■ What is expected ■
Count how many lines below contain the word "dataWritebackCache", then give that number alone.
[Working data Boundary: Start]
[src/hdl/memSysPkg.sv]
package memSysPkg;

  // One 32-bit data word or byte address
  typedef logic [31:0] wordT;

  // Byte enables, bit n covers byte n of the word
  typedef logic [3:0] byteMaskT;

  // Current holder of the shared memory port
  typedef enum logic [1:0] {
    ownNone  = 2'd0,
    ownInstr = 2'd1,
    ownData  = 2'd2
  } busOwnerE;

  // All four bytes, used for block fills and write-backs
  localparam byteMaskT fullMask = 4'b1111;

  // Replace the enabled bytes of oldWord with those of newWord
  function automatic wordT mergeBytes(wordT oldWord, wordT newWord, byteMaskT mask);
    wordT merged;
    merged = oldWord;
    for (int b = 0; b < 4; b++) begin
      if (mask[b]) begin
        merged[8*b +: 8] = newWord[8*b +: 8];
      end
    end
    return merged;
  endfunction

endpackage

[src/hdl/dataWritebackCache.sv]
`timescale 1ns/1ns

module dataWritebackCache import memSysPkg::*; #(
  parameter int numLines      = 16,
  parameter int wordsPerBlock = 4
) (
  input  logic     clk,
  input  logic     rstN,
  input  logic     enable,
  input  logic     memWriteM,
  input  logic     memToRegM,
  input  wordT     dataAdrM,
  input  wordT     writeDataM,
  input  byteMaskT byteMaskM,
  input  wordT     busRData,
  input  logic     busReady,
  output wordT     readDataM,
  output logic     dStall,
  output logic     busRequest,
  output logic     busWrite,
  output wordT     busAddr,
  output wordT     busWData,
  output byteMaskT busMask
);

  localparam int offBits = $clog2(wordsPerBlock);
  localparam int idxBits = $clog2(numLines);
  localparam int tagBits = 30 - offBits - idxBits;

  typedef enum logic [1:0] {sIdle, sWriteBack, sFill, sBypass} stateE;

  stateE               state;
  // Word counter shared by write-back and fill
  logic [offBits-1:0]  blkCnt;
  logic [numLines-1:0] valid;
  logic [numLines-1:0] dirty;
  logic [tagBits-1:0]  tagArr [numLines];
  wordT                lineData [numLines][wordsPerBlock];
  wordT                bypassWord;
  logic                bypassValid;
  logic [tagBits-1:0]  adrTag;
  logic [idxBits-1:0]  adrIdx;
  logic [offBits-1:0]  adrOff;
  logic                access;
  logic                hit;
  logic                storeHit;
  logic                lastWord;

  assign adrOff   = dataAdrM[offBits+1:2];
  assign adrIdx   = dataAdrM[offBits+idxBits+1:offBits+2];
  assign adrTag   = dataAdrM[31:offBits+idxBits+2];
  assign access   = memWriteM || memToRegM;
  assign hit      = valid[adrIdx] && (tagArr[adrIdx] == adrTag);
  assign storeHit = (state == sIdle) && enable && memWriteM && hit;
  assign lastWord = &blkCnt;

  assign busRequest = (state != sIdle);
  assign busWrite   = (state == sWriteBack) || ((state == sBypass) && memWriteM);

  // Victim block goes out under its own tag, the fill uses the new one
  always_comb begin
    busAddr  = {dataAdrM[31:2], 2'b00};
    busWData = writeDataM;
    busMask  = byteMaskM;
    case (state)
      sWriteBack: begin
        busAddr  = {tagArr[adrIdx], adrIdx, blkCnt, 2'b00};
        busWData = lineData[adrIdx][blkCnt];
        busMask  = fullMask;
      end
      sFill: begin
        busAddr = {adrTag, adrIdx, blkCnt, 2'b00};
        busMask = fullMask;
      end
      default: ;
    endcase
  end

  always_comb begin
    dStall    = 1'b0;
    readDataM = lineData[adrIdx][adrOff];
    case (state)
      sIdle: begin
        if (access) begin
          if (enable) begin
            dStall = !hit;
          end else begin
            dStall    = !bypassValid;
            readDataM = bypassWord;
          end
        end
      end
      default: dStall = 1'b1;
    endcase
  end

  always_ff @(posedge clk or negedge rstN) begin
    if (!rstN) begin
      state       <= sIdle;
      blkCnt      <= '0;
      valid       <= '0;
      dirty       <= '0;
      bypassValid <= 1'b0;
    end else begin
      bypassValid <= (state == sBypass) && busReady;
      case (state)
        sIdle: begin
          if (storeHit) begin
            dirty[adrIdx] <= 1'b1;
          end
          if (dStall) begin
            blkCnt <= '0;
            if (!enable) begin
              state <= sBypass;
            end else if (valid[adrIdx] && dirty[adrIdx]) begin
              state <= sWriteBack;
            end else begin
              state <= sFill;
            end
          end
        end
        sWriteBack: begin
          if (busReady) begin
            // Counter wraps to zero, ready for the fill
            blkCnt <= blkCnt + 1'b1;
            if (lastWord) begin
              state <= sFill;
            end
          end
        end
        sFill: begin
          if (busReady) begin
            blkCnt <= blkCnt + 1'b1;
            if (lastWord) begin
              valid[adrIdx] <= 1'b1;
              dirty[adrIdx] <= 1'b0;
              state         <= sIdle;
            end
          end
        end
        sBypass: begin
          if (busReady) begin
            state <= sIdle;
          end
        end
        default: state <= sIdle;
      endcase
    end
  end

  always_ff @(posedge clk) begin
    if (state == sFill && busReady) begin
      lineData[adrIdx][blkCnt] <= busRData;
      if (lastWord) begin
        tagArr[adrIdx] <= adrTag;
      end
    end else if (storeHit || (state == sBypass && busReady && memWriteM && hit)) begin
      // Uncached store to a resident line also updates the line, keeping it coherent
      lineData[adrIdx][adrOff] <= mergeBytes(lineData[adrIdx][adrOff], writeDataM, byteMaskM);
    end
    if (state == sBypass && busReady && !memWriteM) begin
      // Resident line may hold newer data than memory
      bypassWord <= hit ? lineData[adrIdx][adrOff] : busRData;
    end
  end

endmodule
[Working data Boundary: End]
■ Expected output ■
2